「塔」二月号が届きました。祈るような気持ちで川口さんのお名前を探しました。でも、やはり、お名前には小さく「故」の字が付いていました。その二月号の二首。
あれこれとやるべきことを思いいて動こうとせぬ手足四本
つる草の葉の枯れ落ちし後ろより四五基よりそう墓標あらわる
病床にあって「動こうとせぬ」手足に絶望し、川口さんが見ていたものが「よりそう墓標」であったとしたら、あまりにも悲しい。
ご逝去を知ったのは一月末の新聞でした。享年が七十二歳であること、喪主がご長女であることも初めて知りました。
お会いしたのは六年前、いわき市での第一回常磐歌会でした。
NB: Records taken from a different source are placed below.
### src/rtl/lpu_pkg.sv
// types, codes and sizes of the address lease pool
`timescale 1ns / 1ps
package lpu_pkg;

	localparam int POOL_ENTRIES = 64;
	localparam int IDX_W = (POOL_ENTRIES > 1) ? $clog2(POOL_ENTRIES) : 1;
	localparam int FREED_W = 7;
	localparam logic [FREED_W-1:0] FREED_MAX = '1;

	localparam logic [1:0] ACT_SWEEP = 2'd0;
	localparam logic [1:0] ACT_DISCOVER = 2'd1;
	localparam logic [1:0] ACT_REQUEST = 2'd2;

	localparam logic [1:0] RES_OK = 2'd0;
	localparam logic [1:0] RES_NO_FREE = 2'd1;
	localparam logic [1:0] RES_BAD_ADDR = 2'd2;
	localparam logic [1:0] RES_SWEEP = 2'd3;

	localparam logic [1:0] REG_BASE = 2'd0;
	localparam logic [1:0] REG_OFFER = 2'd1;
	localparam logic [1:0] REG_LEASE = 2'd2;

	localparam logic [31:0] BASE_RESET = 32'd3232235620;
	localparam logic [31:0] OFFER_RESET = 32'd10;
	localparam logic [31:0] LEASE_RESET = 32'd3600;

	typedef enum logic [1:0] {
		ENT_FREE = 2'd0,
		ENT_OFFERED = 2'd1,
		ENT_BOUND = 2'd2
	} ent_state_t;

	typedef enum logic [1:0] {
		ST_IDLE,
		ST_SCAN,
		ST_HOLD
	} state_t;

	typedef struct packed {
		ent_state_t  state;
		logic [47:0] mac;
		logic [31:0] start;
		logic [31:0] duration;
	} entry_t;

	// per-cycle context handed to the head processor
	typedef struct packed {
		logic [1:0]  action;
		logic [31:0] now;
		logic        hit;
		logic        found;
		logic [47:0] mac;
		logic [31:0] offer;
		logic [31:0] lease;
	} ctx_t;

	typedef struct packed {
		logic expired;
		logic grant;
	} proc_res_t;

endpackage

### src/rtl/lpu_proc.sv
// expiry check and offer or bind of the entry at the head of the ring
`timescale 1ns / 1ps
module lpu_proc (
	input  lpu_pkg::entry_t   ent_in,
	input  lpu_pkg::ctx_t     ctx,
	output lpu_pkg::entry_t   ent_out,
	output lpu_pkg::proc_res_t res
);
	import lpu_pkg::*;

	logic [31:0] elapsed;
	logic        expired;
	entry_t      swept;

	always_comb begin
		elapsed = ctx.now - ent_in.start;
		expired = (ent_in.state != ENT_FREE) && (elapsed > ent_in.duration);
		swept = expired ? '0 : ent_in;
		ent_out = swept;
		res.expired = expired;
		res.grant = 1'b0;
		// first free entry after the sweep takes the offer
		if (ctx.action == ACT_DISCOVER && !ctx.found && swept.state == ENT_FREE) begin
			ent_out.start = ctx.now;
			ent_out.duration = ctx.offer;
			ent_out.state = ENT_OFFERED;
			res.grant = 1'b1;
		end else if (ctx.action == ACT_REQUEST && ctx.hit && swept.state == ENT_OFFERED) begin
			ent_out.mac = ctx.mac;
			ent_out.start = ctx.now;
			ent_out.duration = ctx.lease;
			ent_out.state = ENT_BOUND;
			res.grant = 1'b1;
		end
	end
endmodule

### config.mk
export PLATFORM = sky130hd
export DESIGN_NAME = lpu_proc
export DESIGN_NICKNAME = d
export VERILOG_FILES = /design/src/rtl/lpu_pkg.sv /design/src/rtl/lpu_proc.sv
export SDC_FILE = /design/constraint.sdc
export NUM_CORES = 1
export LEC_CHECK = 0
export BUFFER_PORTS_ARGS = -buffer_cell sky130_fd_sc_hd__buf_4
export CAP_MARGIN = 15
export CORE_AREA = 4 4 144 146
export DETAILED_ROUTE_END_ITERATION = 7
export DIE_AREA = 0 0 148 150
export GPL_TIMING_DRIVEN = 0
export SYNTH_ARGS = -nofsm -noshare
export SYNTH_HDL_FRONTEND = slang
export SYNTH_SLANG_ARGS = --single-unit
### constraint.sdc
create_clock -name vclk -period 7.81
set_input_delay 1.9525 -clock vclk [all_inputs]
set_output_delay 1.9525 -clock vclk [all_outputs]
set_load 0.02 [all_outputs]
* After elaboration in Yosys (flattened, before gate mapping)
Index checks and enable logic that the tools add are counted.
W data, S select, Z words.
** Cells by class
- Add/subtract/negate cells :: 1
- Order comparisons :: 1
- Equal/unequal tests :: 3
- Multiplexer cells :: 7
- Reductions and logical operators :: 8
** Operators with widths (number)
- $mux W114 :: 2
- $mux W64 :: 1
- $mux W48 :: 1
- $gt A32 B32 Y1 :: 1
- $sub A32 B32 Y32 :: 1
- $logic_and A1 B1 Y1 :: 5
- $eq A2 B1 Y1 const B :: 2
- $eq A2 B2 Y1 const B :: 1
- $logic_not A2 Y1 :: 1
- $mux W1 :: 2
- $mux W2 :: 1
- $reduce_bool A2 Y1 :: 1
- $logic_not A1 Y1 :: 1
** Word-level totals
- Register bits after elaboration :: 0

* Longest topological paths before layout
- Word-level depth :: 8
- Depth in mapped cells :: 21
- Gate-level depth less buffers :: 19

* Worst setup path before layout
No wires, ideal clock.
- Path kind :: in2out
- Start point :: in ent_in[48] in the netlist's numbering
- End point :: out ent_out[112] in the netlist's numbering
- Arrival time :: 5.863 ns
- Path slack :: -0.006 ns
- Stages on the path :: 18
- Path through :: inv_1 ha_1 clkbuf_1 nand4_1 nor3_1 o211ai_1 a31oi_1 o21a_1 nor4_1 a311o_1 ha_1 nand4_2 nor4_2 nand4_2 and2_2 a32o_1 buf_4 o32ai_1
** RTL lines
- start: declaration :: line lpu_proc.sv:4 : input lpu_pkg::entry_t ent_in,
- end: declaration :: line lpu_proc.sv:6 : output lpu_pkg::entry_t ent_out,

==> results.json <==
{
  "critical_path_required_ps": 5860,
  "slew_viol_final": 0,
  "arrival_ps": 6330,
  "critPathSlowestCell": "nor4_4",
  "synth_fp_nets": 990,
  "place_congestion": 0.896,
  "dieWidth_microns": 148,
  "period_minus_slack_ps": 8280,
  "synth.avg_cell_area_sq_um": 6.44,
  "ys_seq_area_share_pct": 0,
  "post-place-ws_ps": -1510,
  "grt_pass1_vias": 6732,
  "path_common_cell": "buf_4",
  "fin_crit_sh_pct": 106,
  "cap_violations": 0,
  "p_total_mw": 1.41,
  "min_to": "ent_out[46]",
  "drt_iter0_drc": 305,
  "synthCells": 664,
  "stdcell_count": 1360,
  "num_io_pins": 378,
  "worstSetupPathType": "in2out",
  "fin_ws_ps": -473,
  "vias": 6720,
  "drive_gt1_share_pct": 52.1,
  "nNetsFinal": 1423,
  "wl_per_cell_microns": 19.6,
  "viasPerCell": 4.94,
  "grt_use_total_pct": 21.8,
  "ant_nets": 0,
  "min_from": "ent_in[46]",
  "grt_max_degree": 11,
  "die_area_sq_um": 22200,
  "nFlopsAndLatches": 0,
  "synth_area_sq_um": 4280,
  "hold_viol_final": 0,
  "num-clock-buffers": 0,
  "yosys_warnings": 0,
  "failed_checks": "setup timing",
  "drc": 0,
  "synthToLayoutAreaGrowth_pct": 124,
  "crit_start": "ctx[121]",
  "dp_cells": 1307,
  "ir_drop_mv": 0.0861,
  "grt_first_pass_wirelength_microns": 38400,
  "start_util_pct": 22.1,
  "hold_class": "in2out",
  "die_h_microns": 150,
  "worstPathCellList": "buf_4 > ha_4 > nand4_1 > nor3_2 > o2111ai_2 > o211ai_1 > o211ai_1 > buf_4 > xnor2_2 > ha_1 > nand4_4 > nor4_4 > nand4_2 > nor2b_4 > a221oi_4 > buf_4 > nor2_4 > buf_6 > a221o_1 > buf_6",
  "core_area_sq_um": 19400,
  "power_leakage_nw": 4.73,
  "numPortBuffers": 378,
  "startpoint_type": "primary input",
  "holdPathStages": 3,
  "diodes": 0,
  "synth.distinct_cells": 57,
  "crit_fanout": 10,
  "setup_violations": 116,
  "rsz0062_at_grt": "true",
  "drt_pass1_iterations": 5,
  "status": "finished, violations left",
  "fmaxAchievable_mhz": 121,
  "seqCellArea_sq_um": 0,
  "cellPowerDensity_nw_per_um2": 148,
  "relSlewSlack_pct": 26.8,
  "grt.overflow.total": 0,
  "tightestPinTransition_ps": 1090,
  "rows": 51,
  "dp_hpwl_microns": 21600,
  "drt-total-wl_microns": 26600,
  "critPathMaxStageDelay_ps": 370,
  "end_kind": "output pin",
  "antenna_found_initial": 1
}
## layout by cell type (no fill, tap or decap), types with 21 or more instances in the layout
master and n:
buf_4 297, buf_6 129, nand2_1 115, inv_1 61, ha_1 47, a21oi_4 41, a22o_1 32, and3_1 32
a21oi_1 30, a221o_1 30, nor2_1 28, o21ai_0 21
## how the worst max path moves through the flow
stage | slack, ps | to | cells after the start
finish | -470 | ent_out[6] | 20
global placement | -1510 | ent_out[17] | 20
global route | -620 | ent_out[16] | 22
floorplan | -5 | ent_out[10] | 19
detailed placement | -1510 | ent_out[17] | 20
CTS | -350 | ent_out[62] | 24
## repair_timing
action,CTS,global route
cloned,11,2
pin swaps,74,37
gates resized for setup,311,57
buffers inserted,26,19
endpoints found under the setup margin,116,116
hold buffers,0,0
## logic make-up after synthesis
| logic type | after synthesis | synth area share (%) |
|---|---|---|
| AO/OA/AOI/OAI | 240 | 39.1 |
| AND/OR/NAND/NOR | 222 | 24.8 |
| buffers and inverters | 110 | 11.4 |
| adder cells (fa/ha/maj) | 64 | 18.9 |
| XOR/XNOR | 27 | 5.53 |
| multiplexers | 1 | 0.234 |
## Yosys cell counts (all sizes together), types with 3 or more instances
library cell	count	area, sq um
xor2	11	96.3
a211oi	7	52.6
a221o	32	323
buf	14	128
o21a	6	45.0
o21bai	3	22.5
xnor2	16	140
clkbuf	26	98.8
o22ai	3	18.8
a22o	32	280
nor2b	4	32.5
and3	32	200
inv	70	263
nand4	12	87.6
nor3	9	45.0
nor2	31	135
nand3	7	35.0
nor4	5	43.8
o21ai	31	155
o211ai	8	60.1
nand2	115	432
ha	63	788
a21oi	80	400
a21o	14	105
a31oi	5	31.3
## stage by stage
| stage | hold WS, ps | utilization (%) | area (sq um) | TNS, ps |
|---|---|---|---|---|
| after floorplan | 4080 | - | 4290 | -163 |
| after global placement | 4230 | 38.4 | 7450 | -123660 |
| after detailed placement | 4230 | 38.4 | 7450 | -123350 |
| after CTS | 4230 | 47.7 | 9250 | -26010 |
| after global routing | 4240 | 49.4 | 9580 | -57850 |
| final | 4220 | 49.4 | 9580 | -40890 |
## critical path: cells and delay by family
family	cells	cell delay (ps)
buffers and inverters	5	790
adder cells (fa/ha/maj)	2	630
AO/OA/AOI/OAI	5	1310
XOR/XNOR	1	130
AND/OR/NAND/NOR	7	1490
## final cells by class
type / instances / area [sq um]
well taps: 265 / 332
multi-input cells: 554 / 4690
plain buffers: 39 / 400
fillers: 1958 / 9820
repair buffers: 432 / 3890
inverters: 70 / 268
## where the power goes
| part | switching [mW] | internal [mW] | leakage, nW |
|---|---|---|---|
| combinational | 0.693 | 0.721 | 4.73 |
| sequential | 0 | 0 | 0 |
| clock | 0 | 0 | 0 |
| total | 0.693 | 0.721 | 4.73 |
## metal layers
metal  GRT usage, %  vias to the layer above  wire length (microns)
met5              0                        -                     20
met4           5.36                        2                    771
met3           4.48                       38                   1980
met2           39.6                      275                  13400
met1           26.3                     3099                  10400
li1               -                     3306                      -
(Power assumes the default switching activity.)
File: src/design/adsr_pkg.sv
// ----------------------------------------------------------------------------
// adsr_pkg
// Shared widths, codes and controller/datapath interface types for the
// exponential ADSR envelope amplifier.
// ----------------------------------------------------------------------------
package adsr_pkg;

    // Field and register widths
    localparam int SMP_W  = 24;   // audio sample
    localparam int ENV_W  = 25;   // envelope level, 1.0 = 2^24
    localparam int COEF_W = 24;   // feedback coefficient, Q0.24
    localparam int BASE_W = 26;   // additive base, signed Q2.24
    localparam int FRAC_W = 24;   // fractional bits of the envelope
    localparam int CFG_W  = 26;   // widest configuration register
    localparam int IDX_W  = 3;    // configuration register index
    localparam int MODE_W = 2;

    localparam logic [ENV_W-1:0] ONE_Q24 = ENV_W'(1) << FRAC_W;

    // Item kinds
    typedef enum logic [MODE_W-1:0] {
        MODE_TICK     = 2'd0,
        MODE_NOTE_ON  = 2'd1,
        MODE_NOTE_OFF = 2'd2,
        MODE_RESET    = 2'd3
    } t_mode;

    // Configuration register indexes
    localparam logic [IDX_W-1:0] CFG_ATTACK_COEFF  = 3'd0;
    localparam logic [IDX_W-1:0] CFG_ATTACK_BASE   = 3'd1;
    localparam logic [IDX_W-1:0] CFG_DECAY_COEFF   = 3'd2;
    localparam logic [IDX_W-1:0] CFG_DECAY_BASE    = 3'd3;
    localparam logic [IDX_W-1:0] CFG_RELEASE_COEFF = 3'd4;
    localparam logic [IDX_W-1:0] CFG_RELEASE_BASE  = 3'd5;
    localparam logic [IDX_W-1:0] CFG_SUSTAIN_LEVEL = 3'd6;

    // Envelope segment the datapath advances on a tick
    typedef enum logic [1:0] {
        SEG_HOLD,
        SEG_ATTACK,
        SEG_DECAY,
        SEG_RELEASE
    } t_seg;

    // Controller to datapath commands
    typedef struct packed {
        logic load_in;    // capture the tick's sample
        logic clr_level;  // force the envelope to zero
        logic mul_env;    // level * coeff
        logic upd_level;  // add base, clamp, write level
        logic mul_out;    // sample * level
        logic load_out;   // move result into the output register
        t_seg seg;
    } t_dp_cmd;

    // Datapath to controller status
    typedef struct packed {
        logic seg_end;    // the segment reached its clamp on this update
    } t_dp_sts;

endpackage
## src/design/dqs_pkg.sv

```systemverilog
// ----------------------------------------------------------------------------
// dqs_pkg
// shared sizes, codes and helpers for the double-ended queue store
// ----------------------------------------------------------------------------
package dqs_pkg;

  localparam int DEPTH    = 16;
  localparam int IDX_W    = $clog2(DEPTH);
  localparam int CNT_W    = $clog2(DEPTH + 1);
  localparam int VAL_W    = 32;
  localparam int OCC_W    = 5;
  localparam int CMD_W    = 3;
  localparam int STS_W    = 2;
  localparam int M_DATA_W = 40;

  typedef enum logic [CMD_W-1:0] {
    CMD_PUSH_FRONT = 3'd0,
    CMD_PUSH_REAR  = 3'd1,
    CMD_POP_FRONT  = 3'd2,
    CMD_POP_REAR   = 3'd3,
    CMD_DUMP       = 3'd4
  } cmd_e;

  typedef enum logic [STS_W-1:0] {
    STS_OK    = 2'd0,
    STS_EMPTY = 2'd1,
    STS_OVER  = 2'd2
  } sts_e;

  typedef enum logic [1:0] {
    ST_IDLE,
    ST_POP,
    ST_DUMP
  } state_e;

  // fold a value below twice the ring size back onto a slot index
  function automatic logic [IDX_W-1:0] wrap_idx(input logic [CNT_W:0] v);
    logic [CNT_W:0] lim;
    lim = (CNT_W + 1)'(DEPTH);
    if (v >= lim) begin
      return IDX_W'(v - lim);
    end
    return IDX_W'(v);
  endfunction

endpackage

```

## src/design/dqs_ram.sv

```systemverilog
// ----------------------------------------------------------------------------
// dqs_ram
// generic single-write, single-read ram with registered read data
// ----------------------------------------------------------------------------
module dqs_ram #(
  parameter int WIDTH = 32,
  parameter int DEPTH = 16
) (
  input  logic                     clk_i,
  input  logic                     we_i,
  input  logic [$clog2(DEPTH)-1:0] waddr_i,
  input  logic [WIDTH-1:0]         wdata_i,
  input  logic                     re_i,
  input  logic [$clog2(DEPTH)-1:0] raddr_i,
  output logic [WIDTH-1:0]         rdata_o
);

  logic [WIDTH-1:0] mem_q [DEPTH];
  logic [WIDTH-1:0] rdata_q;

  always_ff @(posedge clk_i) begin
    if (we_i) begin
      mem_q[waddr_i] <= wdata_i;
    end
    if (re_i) begin
      rdata_q <= mem_q[raddr_i];
    end
  end

  assign rdata_o = rdata_q;

endmodule

```

## src/design/double_ended_queue_store_core.sv

```systemverilog
// ----------------------------------------------------------------------------
// double_ended_queue_store_core
// bounded deque of signed 32-bit values kept in a ring memory
// ----------------------------------------------------------------------------
// Each input item carries a command in tuser and a value in tdata. A push
// answers with the stored value, or with an overflow status when the ring
// is full. A pop reads the element from a ram with registered read data and
// answers with the removed value, or with an empty status. A dump answers an
// empty ring with an empty status; else it starts a ram read and streams one
// element per cycle from front to rear while the output is not stalled, with
// tlast on the final one; the single ram read port sets that pace. Every
// result carries the occupancy after its step. Unused command codes are taken
// and dropped without a result. A new item is taken only in the idle state,
// when the output register is empty or its result is taken in the same cycle.
// ----------------------------------------------------------------------------
module double_ended_queue_store_core
  import dqs_pkg::*;
(
  input  logic                clk_i,
  input  logic                rst_ni,
  input  logic                s_axis_tvalid_i,
  output logic                s_axis_tready_o,
  input  logic [VAL_W-1:0]    s_axis_tdata_i,  // value
  input  logic [CMD_W-1:0]    s_axis_tuser_i,  // command
  output logic                m_axis_tvalid_o,
  input  logic                m_axis_tready_i,
  output logic [M_DATA_W-1:0] m_axis_tdata_o,  // value_res, occupancy, zero pad
  output logic [STS_W-1:0]    m_axis_tuser_o,  // status
  output logic                m_axis_tlast_o
);

  state_e           state_q, state_d;
  logic [IDX_W-1:0] head_q, head_d;
  logic [CNT_W-1:0] count_q, count_d;
  logic [CNT_W-1:0] idx_q, idx_d;
  logic [IDX_W-1:0] ptr_q, ptr_d;

  logic             m_valid_q, m_valid_d;
  sts_e             sts_q, sts_d;
  logic [VAL_W-1:0] val_q, val_d;
  logic             last_q, last_d;
  logic [OCC_W-1:0] occ_q, occ_d;

  logic             out_free;
  logic             accept;
  logic             ram_we, ram_re;
  logic [IDX_W-1:0] ram_waddr, ram_raddr;
  logic [VAL_W-1:0] ram_rdata;
  logic [IDX_W-1:0] head_dec, head_inc, ptr_inc;
  logic             full, empty;

  dqs_ram #(
    .WIDTH(VAL_W),
    .DEPTH(DEPTH)
  ) u_ram (
    .clk_i  (clk_i),
    .we_i   (ram_we),
    .waddr_i(ram_waddr),
    .wdata_i(s_axis_tdata_i),
    .re_i   (ram_re),
    .raddr_i(ram_raddr),
    .rdata_o(ram_rdata)
  );

  assign out_free        = !m_valid_q || m_axis_tready_i;
  assign s_axis_tready_o = (state_q == ST_IDLE) && out_free;
  assign accept          = s_axis_tvalid_i && s_axis_tready_o;
  assign full            = (count_q == CNT_W'(DEPTH));
  assign empty           = (count_q == '0);
  assign head_dec        = (head_q == '0) ? IDX_W'(DEPTH - 1) : head_q - 1'b1;
  assign head_inc        = (head_q == IDX_W'(DEPTH - 1)) ? '0 : head_q + 1'b1;
  assign ptr_inc         = (ptr_q == IDX_W'(DEPTH - 1)) ? '0 : ptr_q + 1'b1;

  always_comb begin
    state_d   = state_q;
    head_d    = head_q;
    count_d   = count_q;
    idx_d     = idx_q;
    ptr_d     = ptr_q;
    m_valid_d = m_valid_q && !m_axis_tready_i;
    sts_d     = sts_q;
    val_d     = val_q;
    last_d    = last_q;
    occ_d     = occ_q;
    ram_we    = 1'b0;
    ram_waddr = head_dec;
    ram_re    = 1'b0;
    ram_raddr = head_q;

    unique case (state_q)
      ST_IDLE: begin
        if (accept) begin
          unique case (cmd_e'(s_axis_tuser_i))
            CMD_PUSH_FRONT, CMD_PUSH_REAR: begin
              m_valid_d = 1'b1;
              last_d    = 1'b1;
              if (full) begin
                sts_d = STS_OVER;
                val_d = '0;
                occ_d = OCC_W'(count_q);
              end else begin
                ram_we = 1'b1;
                if (cmd_e'(s_axis_tuser_i) == CMD_PUSH_FRONT) begin
                  ram_waddr = head_dec;
                  head_d    = head_dec;
                end else begin
                  ram_waddr = wrap_idx((CNT_W + 1)'(head_q) + (CNT_W + 1)'(count_q));
                end
                count_d = count_q + 1'b1;
                sts_d   = STS_OK;
                val_d   = s_axis_tdata_i;
                occ_d   = OCC_W'(count_q + 1'b1);
              end
            end
            CMD_POP_FRONT, CMD_POP_REAR: begin
              if (empty) begin
                m_valid_d = 1'b1;
                last_d    = 1'b1;
                sts_d     = STS_EMPTY;
                val_d     = '0;
                occ_d     = '0;
              end else begin
                ram_re = 1'b1;
                if (cmd_e'(s_axis_tuser_i) == CMD_POP_FRONT) begin
                  ram_raddr = head_q;
                  head_d    = head_inc;
                end else begin
                  ram_raddr = wrap_idx((CNT_W + 1)'(head_q) + (CNT_W + 1)'(count_q)
                                       - 1'b1);
                end
                count_d = count_q - 1'b1;
                state_d = ST_POP;
              end
            end
            CMD_DUMP: begin
              if (empty) begin
                m_valid_d = 1'b1;
                last_d    = 1'b1;
                sts_d     = STS_EMPTY;
                val_d     = '0;
                occ_d     = '0;
              end else begin
                ram_re    = 1'b1;
                ram_raddr = head_q;
                ptr_d     = head_q;
                idx_d     = '0;
                state_d   = ST_DUMP;
              end
            end
            default: begin
            end
          endcase
        end
      end
      ST_POP: begin
        if (out_free) begin
          m_valid_d = 1'b1;
          sts_d     = STS_OK;
          val_d     = ram_rdata;
          last_d    = 1'b1;
          occ_d     = OCC_W'(count_q);
          state_d   = ST_IDLE;
        end
      end
      ST_DUMP: begin
        if (out_free) begin
          m_valid_d = 1'b1;
          sts_d     = STS_OK;
          val_d     = ram_rdata;
          occ_d     = OCC_W'(count_q);
          last_d    = (idx_q == count_q - 1'b1);
          if (idx_q == count_q - 1'b1) begin
            state_d = ST_IDLE;
          end else begin
            ram_re    = 1'b1;
            ram_raddr = ptr_inc;
            ptr_d     = ptr_inc;
            idx_d     = idx_q + 1'b1;
          end
        end
      end
      default: begin
        state_d = ST_IDLE;
      end
    endcase
  end

  always_ff @(posedge clk_i or negedge rst_ni) begin
    if (!rst_ni) begin
      state_q   <= ST_IDLE;
      head_q    <= '0;
      count_q   <= '0;
      m_valid_q <= 1'b0;
    end else begin
      state_q   <= state_d;
      head_q    <= head_d;
      count_q   <= count_d;
      m_valid_q <= m_valid_d;
    end
  end

  always_ff @(posedge clk_i) begin
    idx_q  <= idx_d;
    ptr_q  <= ptr_d;
    sts_q  <= sts_d;
    val_q  <= val_d;
    last_q <= last_d;
    occ_q  <= occ_d;
  end

  assign m_axis_tvalid_o = m_valid_q;
  assign m_axis_tdata_o  = {(M_DATA_W - VAL_W - OCC_W)'(0), occ_q, val_q};
  assign m_axis_tuser_o  = sts_q;
  assign m_axis_tlast_o  = last_q;

endmodule
```

## config.mk

```make
export PLATFORM = sky130hd
export DESIGN_NAME = double_ended_queue_store_core
export DESIGN_NICKNAME = d
export VERILOG_FILES = /design/src/design/dqs_pkg.sv /design/src/design/dqs_ram.sv /design/src/design/double_ended_queue_store_core.sv
export SDC_FILE = /design/constraint.sdc
export NUM_CORES = 1
export LEC_CHECK = 0
export BUFFER_PORTS_ARGS = -buffer_cell sky130_fd_sc_hd__buf_2
export CAP_MARGIN = 20
export CORE_ASPECT_RATIO = 1.1
export CORE_MARGIN = 4
export CORE_UTILIZATION = 30
export CTS_CLUSTER_DIAMETER = 30
export DETAILED_ROUTE_END_ITERATION = 16
export PLACE_DENSITY = 0.44
export SLEW_MARGIN = 10
export SYNTH_ARGS = -nofsm -noshare
export SYNTH_HDL_FRONTEND = slang
export SYNTH_SLANG_ARGS = --single-unit
```

## constraint.sdc

```tcl
create_clock -name clk_i -period 10.65 [get_ports clk_i]
set_input_delay 1.065 -clock clk_i [delete_from_list [all_inputs] [get_ports clk_i]]
set_output_delay 1.065 -clock clk_i [all_outputs]
set_load 0.05 [all_outputs]
```
[src/rtl/molw_front.sv]
// ----------------------------------------------------------------------------
// molw_front: command intake
// Drops commands that cannot matter and queues the rest for the back end.
// ----------------------------------------------------------------------------
module molw_front #(
	parameter int OBJECT_COUNT = molw_pkg::ObjectCount
) (
	input  logic             clk,
	input  logic             arst_n,
	input  logic             in_valid,
	output logic             in_ready,
	input  molw_pkg::job_t   in_job,
	output logic             job_valid,
	input  logic             job_ready,
	output molw_pkg::job_t   job
);

	localparam int Depth = 4;

	molw_pkg::job_t fifo_q [Depth];
	logic [1:0] wr_ptr_q, rd_ptr_q;
	logic [2:0] count_q;
	logic       keep;
	logic       push, pop;

	// an object word write to a slot beyond the object count is dropped here
	assign keep = !(in_job.cmd == molw_pkg::CMD_WRITE_OBJ &&
		{22'd0, in_job.slot} >= OBJECT_COUNT);
	assign in_ready  = (count_q != 3'(Depth));
	assign push      = in_valid && in_ready && keep;
	assign job_valid = (count_q != 3'd0);
	assign pop       = job_valid && job_ready;
	assign job       = fifo_q[rd_ptr_q];

	always_ff @(posedge clk) begin
		if (push) fifo_q[wr_ptr_q] <= in_job;
	end

	always_ff @(posedge clk or negedge arst_n) begin
		if (!arst_n) begin
			wr_ptr_q <= '0;
			rd_ptr_q <= '0;
			count_q  <= '0;
		end else begin
			if (push) wr_ptr_q <= wr_ptr_q + 2'd1;
			if (pop)  rd_ptr_q <= rd_ptr_q + 2'd1;
			count_q <= count_q + 3'(push) - 3'(pop);
		end
	end

endmodule

[config.mk]
export PLATFORM = sky130hd
export DESIGN_NAME = molw_front
export DESIGN_NICKNAME = d
export VERILOG_FILES = /design/src/rtl/molw_pkg.sv /design/src/rtl/molw_front.sv
export SDC_FILE = /design/constraint.sdc
export NUM_CORES = 1
export LEC_CHECK = 0
export BUFFER_PORTS_ARGS = -buffer_cell sky130_fd_sc_hd__buf_2
export CAP_MARGIN = 20
export CELL_PAD_IN_SITES_DETAIL_PLACEMENT = 1
export CELL_PAD_IN_SITES_GLOBAL_PLACEMENT = 1
export CORE_UTILIZATION = 45
export DETAILED_ROUTE_END_ITERATION = 8
export PLACE_DENSITY = 0.72
export SYNTH_ARGS = -nofsm -noshare
export SYNTH_HDL_FRONTEND = slang
export SYNTH_SLANG_ARGS = --single-unit
[constraint.sdc]
create_clock -name clk -period 3.57 [get_ports clk]
set_clock_uncertainty 0.05 [all_clocks]
set_input_delay 0.5355 -clock clk [delete_from_list [all_inputs] [get_ports clk]]
set_output_delay 0.5355 -clock clk [all_outputs]
set_load 0.1 [all_outputs]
共通の友人を通じ、お互いが塔の会員であることは知っていました。
挨拶を交わした時のはにかむようなお顔が思い出されます。この歌会で詠まれた歌。
杉の森なまあたたかき靄がはい血潮ちらせるごと梅雨茸
この一首にも川口さんの歌の特徴がよく出ています。私たちの住む地方は、海に臨み、福島県を走ってきた阿武隈山地が関東平野に傾れるところです。川口さんの歌のほとんどは、その県北地区の自然の風景や小動物、植物との交歓を詠んだものです。
われの血で腹いっぱいになりし蚊がさもほのぼのとはなれゆくなり
網目のみ残る山繭回すたびなかの琥珀の物体回る
寄りかかる木と擦れ合う木の音を泣き声のごと聞きて下行く
身近な自然にやさしい眼差しを向ける川口さんですが、初めてお会いした頃に、めずらしくご家族を詠んだ歌が二首あります。
妻と子ととりしプリクラなんとなくわれも笑ったような顔して
原宿の二階に妻と子と休みガラスの靴のジュース飲みほす
川口さんご自身が、奥様とお嬢さんと原宿を散策しながら「キラキラ」と輝いていたのでしょう。はにかんだお顔が目に浮かびます
この幸せなご家族を、突然黒い影が覆い始めます。令和二年七月号から悲しみの歌が続きます。
妻の心臓止まりしという電話病院出づる術なしわれは
気が付けば娘がそばで泣いている三人家族の妻が逝きたり
こんなにもあなたの事を思い出しわれは涙の木になっている
青空が少しのぞいている北に妻は遺骨となりて待ちおり
慟哭の歌をくり返し詠みながら、ご自身は癌病棟の中にあって病状が進行していきます。
令和三年九月号の歌。
半年の余命を告げし若き医師AIのごと目が澄んでいる
一時的な退院を経て、近づく死の気配を感じているかのように、川口さんの歌に、さらに悲しみが増していきます。覚悟にも似た思いが表出されていきます。昨年十二月号。
橋上のわれに男が戻り来ぬ危ぶむほどに生気なかりしか
片羽をおのが墓標のごとくたてここに大きな蝶死んでおり
今は奥様とあの原宿の日を語り、お嬢さんを見守っていることでしょう。近くに在りながら、同世代でありながら、もっとお会いしておけばと、悔いが残ります。思えば昨年七月号の歌が辞世だったのかも知れません。
はるかなる水平線まで灰色の海平らなり冬の蝶翔つ
心よりご冥福をお祈りいたします。